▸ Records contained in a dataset
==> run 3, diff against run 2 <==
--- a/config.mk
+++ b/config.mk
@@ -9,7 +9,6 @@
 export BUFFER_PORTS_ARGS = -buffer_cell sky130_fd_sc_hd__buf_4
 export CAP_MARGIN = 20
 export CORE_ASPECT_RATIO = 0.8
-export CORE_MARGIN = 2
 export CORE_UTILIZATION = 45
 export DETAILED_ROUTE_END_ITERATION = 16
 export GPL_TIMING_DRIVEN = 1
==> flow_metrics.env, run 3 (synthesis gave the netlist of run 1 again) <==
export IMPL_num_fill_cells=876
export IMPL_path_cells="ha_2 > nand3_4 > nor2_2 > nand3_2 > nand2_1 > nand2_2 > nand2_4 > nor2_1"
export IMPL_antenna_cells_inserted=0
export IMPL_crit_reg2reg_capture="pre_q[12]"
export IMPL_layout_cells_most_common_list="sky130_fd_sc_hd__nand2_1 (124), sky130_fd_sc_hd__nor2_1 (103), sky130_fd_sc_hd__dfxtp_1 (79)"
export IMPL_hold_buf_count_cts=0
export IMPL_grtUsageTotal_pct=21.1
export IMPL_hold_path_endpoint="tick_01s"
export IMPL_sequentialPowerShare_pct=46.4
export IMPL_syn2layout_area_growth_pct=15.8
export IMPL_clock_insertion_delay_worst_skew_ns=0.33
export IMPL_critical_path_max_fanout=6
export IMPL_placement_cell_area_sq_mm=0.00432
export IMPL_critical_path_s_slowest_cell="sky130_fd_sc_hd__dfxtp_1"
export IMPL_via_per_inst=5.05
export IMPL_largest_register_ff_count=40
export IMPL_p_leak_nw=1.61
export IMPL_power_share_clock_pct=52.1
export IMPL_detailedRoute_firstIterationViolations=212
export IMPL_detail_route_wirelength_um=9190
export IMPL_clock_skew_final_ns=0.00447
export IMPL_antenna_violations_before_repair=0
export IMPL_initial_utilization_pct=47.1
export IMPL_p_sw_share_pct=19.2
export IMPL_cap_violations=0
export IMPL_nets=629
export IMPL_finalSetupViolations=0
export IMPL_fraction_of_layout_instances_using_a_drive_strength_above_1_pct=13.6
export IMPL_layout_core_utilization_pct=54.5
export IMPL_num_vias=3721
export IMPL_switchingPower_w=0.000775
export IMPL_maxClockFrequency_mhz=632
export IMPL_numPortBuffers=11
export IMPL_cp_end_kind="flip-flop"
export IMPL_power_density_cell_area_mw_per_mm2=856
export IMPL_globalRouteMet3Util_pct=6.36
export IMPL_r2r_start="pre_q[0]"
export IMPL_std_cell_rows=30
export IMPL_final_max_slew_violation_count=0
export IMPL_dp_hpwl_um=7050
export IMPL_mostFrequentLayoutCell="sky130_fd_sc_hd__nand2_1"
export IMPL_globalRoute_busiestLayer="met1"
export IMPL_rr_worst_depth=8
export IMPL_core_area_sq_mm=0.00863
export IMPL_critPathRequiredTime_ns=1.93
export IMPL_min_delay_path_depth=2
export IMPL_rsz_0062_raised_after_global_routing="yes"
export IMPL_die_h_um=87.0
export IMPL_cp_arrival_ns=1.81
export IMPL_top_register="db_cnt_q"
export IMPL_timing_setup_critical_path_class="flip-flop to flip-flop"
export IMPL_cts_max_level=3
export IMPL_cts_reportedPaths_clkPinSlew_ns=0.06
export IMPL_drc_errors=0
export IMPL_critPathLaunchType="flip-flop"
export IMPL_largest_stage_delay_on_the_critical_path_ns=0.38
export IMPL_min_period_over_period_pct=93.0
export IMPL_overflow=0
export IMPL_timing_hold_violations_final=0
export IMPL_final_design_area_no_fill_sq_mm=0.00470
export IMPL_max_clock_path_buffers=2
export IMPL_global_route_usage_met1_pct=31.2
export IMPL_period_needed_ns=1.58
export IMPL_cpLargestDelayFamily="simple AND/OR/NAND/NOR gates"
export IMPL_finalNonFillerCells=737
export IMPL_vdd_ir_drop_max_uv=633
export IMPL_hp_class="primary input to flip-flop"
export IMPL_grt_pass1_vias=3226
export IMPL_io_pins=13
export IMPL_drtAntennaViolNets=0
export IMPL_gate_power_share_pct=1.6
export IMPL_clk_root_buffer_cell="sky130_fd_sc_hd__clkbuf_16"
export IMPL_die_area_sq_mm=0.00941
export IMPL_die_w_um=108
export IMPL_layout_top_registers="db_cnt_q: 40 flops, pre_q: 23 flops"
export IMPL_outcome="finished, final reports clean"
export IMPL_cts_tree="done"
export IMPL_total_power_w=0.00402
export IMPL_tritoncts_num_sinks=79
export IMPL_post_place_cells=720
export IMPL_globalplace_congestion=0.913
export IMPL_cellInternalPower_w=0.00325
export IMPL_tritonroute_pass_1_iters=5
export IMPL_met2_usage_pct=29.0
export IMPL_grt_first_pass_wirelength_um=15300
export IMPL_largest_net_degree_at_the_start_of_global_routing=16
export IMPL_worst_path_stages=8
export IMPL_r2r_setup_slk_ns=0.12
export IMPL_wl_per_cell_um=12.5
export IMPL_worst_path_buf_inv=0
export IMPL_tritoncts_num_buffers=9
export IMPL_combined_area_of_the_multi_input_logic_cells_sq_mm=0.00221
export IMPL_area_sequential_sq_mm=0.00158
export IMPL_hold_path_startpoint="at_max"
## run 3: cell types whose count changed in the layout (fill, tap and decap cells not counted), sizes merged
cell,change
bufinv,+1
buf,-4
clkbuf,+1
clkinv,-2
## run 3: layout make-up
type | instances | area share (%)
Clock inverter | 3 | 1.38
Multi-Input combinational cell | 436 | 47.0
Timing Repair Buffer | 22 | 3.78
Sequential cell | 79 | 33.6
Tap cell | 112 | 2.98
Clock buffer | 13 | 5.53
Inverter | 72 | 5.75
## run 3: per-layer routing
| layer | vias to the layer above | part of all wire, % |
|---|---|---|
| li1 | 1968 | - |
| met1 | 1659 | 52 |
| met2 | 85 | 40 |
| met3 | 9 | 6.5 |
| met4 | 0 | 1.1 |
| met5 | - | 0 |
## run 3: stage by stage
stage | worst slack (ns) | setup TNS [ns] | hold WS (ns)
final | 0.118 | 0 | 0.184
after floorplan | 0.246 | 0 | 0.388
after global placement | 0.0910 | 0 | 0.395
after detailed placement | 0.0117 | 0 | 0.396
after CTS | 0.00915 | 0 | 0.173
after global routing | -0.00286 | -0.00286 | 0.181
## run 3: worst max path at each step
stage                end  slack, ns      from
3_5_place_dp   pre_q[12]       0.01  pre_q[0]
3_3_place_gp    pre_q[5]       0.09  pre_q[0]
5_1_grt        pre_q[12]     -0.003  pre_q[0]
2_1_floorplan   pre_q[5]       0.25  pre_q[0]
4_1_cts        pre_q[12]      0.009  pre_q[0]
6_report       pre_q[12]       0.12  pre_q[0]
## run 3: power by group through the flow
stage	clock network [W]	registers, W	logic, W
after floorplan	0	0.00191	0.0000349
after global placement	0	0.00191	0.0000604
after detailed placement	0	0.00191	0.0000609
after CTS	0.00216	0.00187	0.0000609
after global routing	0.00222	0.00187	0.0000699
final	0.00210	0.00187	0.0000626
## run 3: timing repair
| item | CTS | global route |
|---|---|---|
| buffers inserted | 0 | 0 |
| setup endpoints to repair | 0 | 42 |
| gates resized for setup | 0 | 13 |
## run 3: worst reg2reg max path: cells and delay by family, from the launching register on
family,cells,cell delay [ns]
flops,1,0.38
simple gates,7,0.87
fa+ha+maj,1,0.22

▸ Problem statement
Reproduce the preceding records exactly and completely.

▸ Answer to the exercise
==> run 3, diff against run 2 <==
--- a/config.mk
+++ b/config.mk
@@ -9,7 +9,6 @@
 export BUFFER_PORTS_ARGS = -buffer_cell sky130_fd_sc_hd__buf_4
 export CAP_MARGIN = 20
 export CORE_ASPECT_RATIO = 0.8
-export CORE_MARGIN = 2
 export CORE_UTILIZATION = 45
 export DETAILED_ROUTE_END_ITERATION = 16
 export GPL_TIMING_DRIVEN = 1
==> flow_metrics.env, run 3 (synthesis gave the netlist of run 1 again) <==
export IMPL_num_fill_cells=876
export IMPL_path_cells="ha_2 > nand3_4 > nor2_2 > nand3_2 > nand2_1 > nand2_2 > nand2_4 > nor2_1"
export IMPL_antenna_cells_inserted=0
export IMPL_crit_reg2reg_capture="pre_q[12]"
export IMPL_layout_cells_most_common_list="sky130_fd_sc_hd__nand2_1 (124), sky130_fd_sc_hd__nor2_1 (103), sky130_fd_sc_hd__dfxtp_1 (79)"
export IMPL_hold_buf_count_cts=0
export IMPL_grtUsageTotal_pct=21.1
export IMPL_hold_path_endpoint="tick_01s"
export IMPL_sequentialPowerShare_pct=46.4
export IMPL_syn2layout_area_growth_pct=15.8
export IMPL_clock_insertion_delay_worst_skew_ns=0.33
export IMPL_critical_path_max_fanout=6
export IMPL_placement_cell_area_sq_mm=0.00432
export IMPL_critical_path_s_slowest_cell="sky130_fd_sc_hd__dfxtp_1"
export IMPL_via_per_inst=5.05
export IMPL_largest_register_ff_count=40
export IMPL_p_leak_nw=1.61
export IMPL_power_share_clock_pct=52.1
export IMPL_detailedRoute_firstIterationViolations=212
export IMPL_detail_route_wirelength_um=9190
export IMPL_clock_skew_final_ns=0.00447
export IMPL_antenna_violations_before_repair=0
export IMPL_initial_utilization_pct=47.1
export IMPL_p_sw_share_pct=19.2
export IMPL_cap_violations=0
export IMPL_nets=629
export IMPL_finalSetupViolations=0
export IMPL_fraction_of_layout_instances_using_a_drive_strength_above_1_pct=13.6
export IMPL_layout_core_utilization_pct=54.5
export IMPL_num_vias=3721
export IMPL_switchingPower_w=0.000775
export IMPL_maxClockFrequency_mhz=632
export IMPL_numPortBuffers=11
export IMPL_cp_end_kind="flip-flop"
export IMPL_power_density_cell_area_mw_per_mm2=856
export IMPL_globalRouteMet3Util_pct=6.36
export IMPL_r2r_start="pre_q[0]"
export IMPL_std_cell_rows=30
export IMPL_final_max_slew_violation_count=0
export IMPL_dp_hpwl_um=7050
export IMPL_mostFrequentLayoutCell="sky130_fd_sc_hd__nand2_1"
export IMPL_globalRoute_busiestLayer="met1"
export IMPL_rr_worst_depth=8
export IMPL_core_area_sq_mm=0.00863
export IMPL_critPathRequiredTime_ns=1.93
export IMPL_min_delay_path_depth=2
export IMPL_rsz_0062_raised_after_global_routing="yes"
export IMPL_die_h_um=87.0
export IMPL_cp_arrival_ns=1.81
export IMPL_top_register="db_cnt_q"
export IMPL_timing_setup_critical_path_class="flip-flop to flip-flop"
export IMPL_cts_max_level=3
export IMPL_cts_reportedPaths_clkPinSlew_ns=0.06
export IMPL_drc_errors=0
export IMPL_critPathLaunchType="flip-flop"
export IMPL_largest_stage_delay_on_the_critical_path_ns=0.38
export IMPL_min_period_over_period_pct=93.0
export IMPL_overflow=0
export IMPL_timing_hold_violations_final=0
export IMPL_final_design_area_no_fill_sq_mm=0.00470
export IMPL_max_clock_path_buffers=2
export IMPL_global_route_usage_met1_pct=31.2
export IMPL_period_needed_ns=1.58
export IMPL_cpLargestDelayFamily="simple AND/OR/NAND/NOR gates"
export IMPL_finalNonFillerCells=737
export IMPL_vdd_ir_drop_max_uv=633
export IMPL_hp_class="primary input to flip-flop"
export IMPL_grt_pass1_vias=3226
export IMPL_io_pins=13
export IMPL_drtAntennaViolNets=0
export IMPL_gate_power_share_pct=1.6
export IMPL_clk_root_buffer_cell="sky130_fd_sc_hd__clkbuf_16"
export IMPL_die_area_sq_mm=0.00941
export IMPL_die_w_um=108
export IMPL_layout_top_registers="db_cnt_q: 40 flops, pre_q: 23 flops"
export IMPL_outcome="finished, final reports clean"
export IMPL_cts_tree="done"
export IMPL_total_power_w=0.00402
export IMPL_tritoncts_num_sinks=79
export IMPL_post_place_cells=720
export IMPL_globalplace_congestion=0.913
export IMPL_cellInternalPower_w=0.00325
export IMPL_tritonroute_pass_1_iters=5
export IMPL_met2_usage_pct=29.0
export IMPL_grt_first_pass_wirelength_um=15300
export IMPL_largest_net_degree_at_the_start_of_global_routing=16
export IMPL_worst_path_stages=8
export IMPL_r2r_setup_slk_ns=0.12
export IMPL_wl_per_cell_um=12.5
export IMPL_worst_path_buf_inv=0
export IMPL_tritoncts_num_buffers=9
export IMPL_combined_area_of_the_multi_input_logic_cells_sq_mm=0.00221
export IMPL_area_sequential_sq_mm=0.00158
export IMPL_hold_path_startpoint="at_max"
## run 3: cell types whose count changed in the layout (fill, tap and decap cells not counted), sizes merged
cell,change
bufinv,+1
buf,-4
clkbuf,+1
clkinv,-2
## run 3: layout make-up
type | instances | area share (%)
Clock inverter | 3 | 1.38
Multi-Input combinational cell | 436 | 47.0
Timing Repair Buffer | 22 | 3.78
Sequential cell | 79 | 33.6
Tap cell | 112 | 2.98
Clock buffer | 13 | 5.53
Inverter | 72 | 5.75
## run 3: per-layer routing
| layer | vias to the layer above | part of all wire, % |
|---|---|---|
| li1 | 1968 | - |
| met1 | 1659 | 52 |
| met2 | 85 | 40 |
| met3 | 9 | 6.5 |
| met4 | 0 | 1.1 |
| met5 | - | 0 |
## run 3: stage by stage
stage | worst slack (ns) | setup TNS [ns] | hold WS (ns)
final | 0.118 | 0 | 0.184
after floorplan | 0.246 | 0 | 0.388
after global placement | 0.0910 | 0 | 0.395
after detailed placement | 0.0117 | 0 | 0.396
after CTS | 0.00915 | 0 | 0.173
after global routing | -0.00286 | -0.00286 | 0.181
## run 3: worst max path at each step
stage                end  slack, ns      from
3_5_place_dp   pre_q[12]       0.01  pre_q[0]
3_3_place_gp    pre_q[5]       0.09  pre_q[0]
5_1_grt        pre_q[12]     -0.003  pre_q[0]
2_1_floorplan   pre_q[5]       0.25  pre_q[0]
4_1_cts        pre_q[12]      0.009  pre_q[0]
6_report       pre_q[12]       0.12  pre_q[0]
## run 3: power by group through the flow
stage	clock network [W]	registers, W	logic, W
after floorplan	0	0.00191	0.0000349
after global placement	0	0.00191	0.0000604
after detailed placement	0	0.00191	0.0000609
after CTS	0.00216	0.00187	0.0000609
after global routing	0.00222	0.00187	0.0000699
final	0.00210	0.00187	0.0000626
## run 3: timing repair
| item | CTS | global route |
|---|---|---|
| buffers inserted | 0 | 0 |
| setup endpoints to repair | 0 | 42 |
| gates resized for setup | 0 | 13 |
## run 3: worst reg2reg max path: cells and delay by family, from the launching register on
family,cells,cell delay [ns]
flops,1,0.38
simple gates,7,0.87
fa+ha+maj,1,0.22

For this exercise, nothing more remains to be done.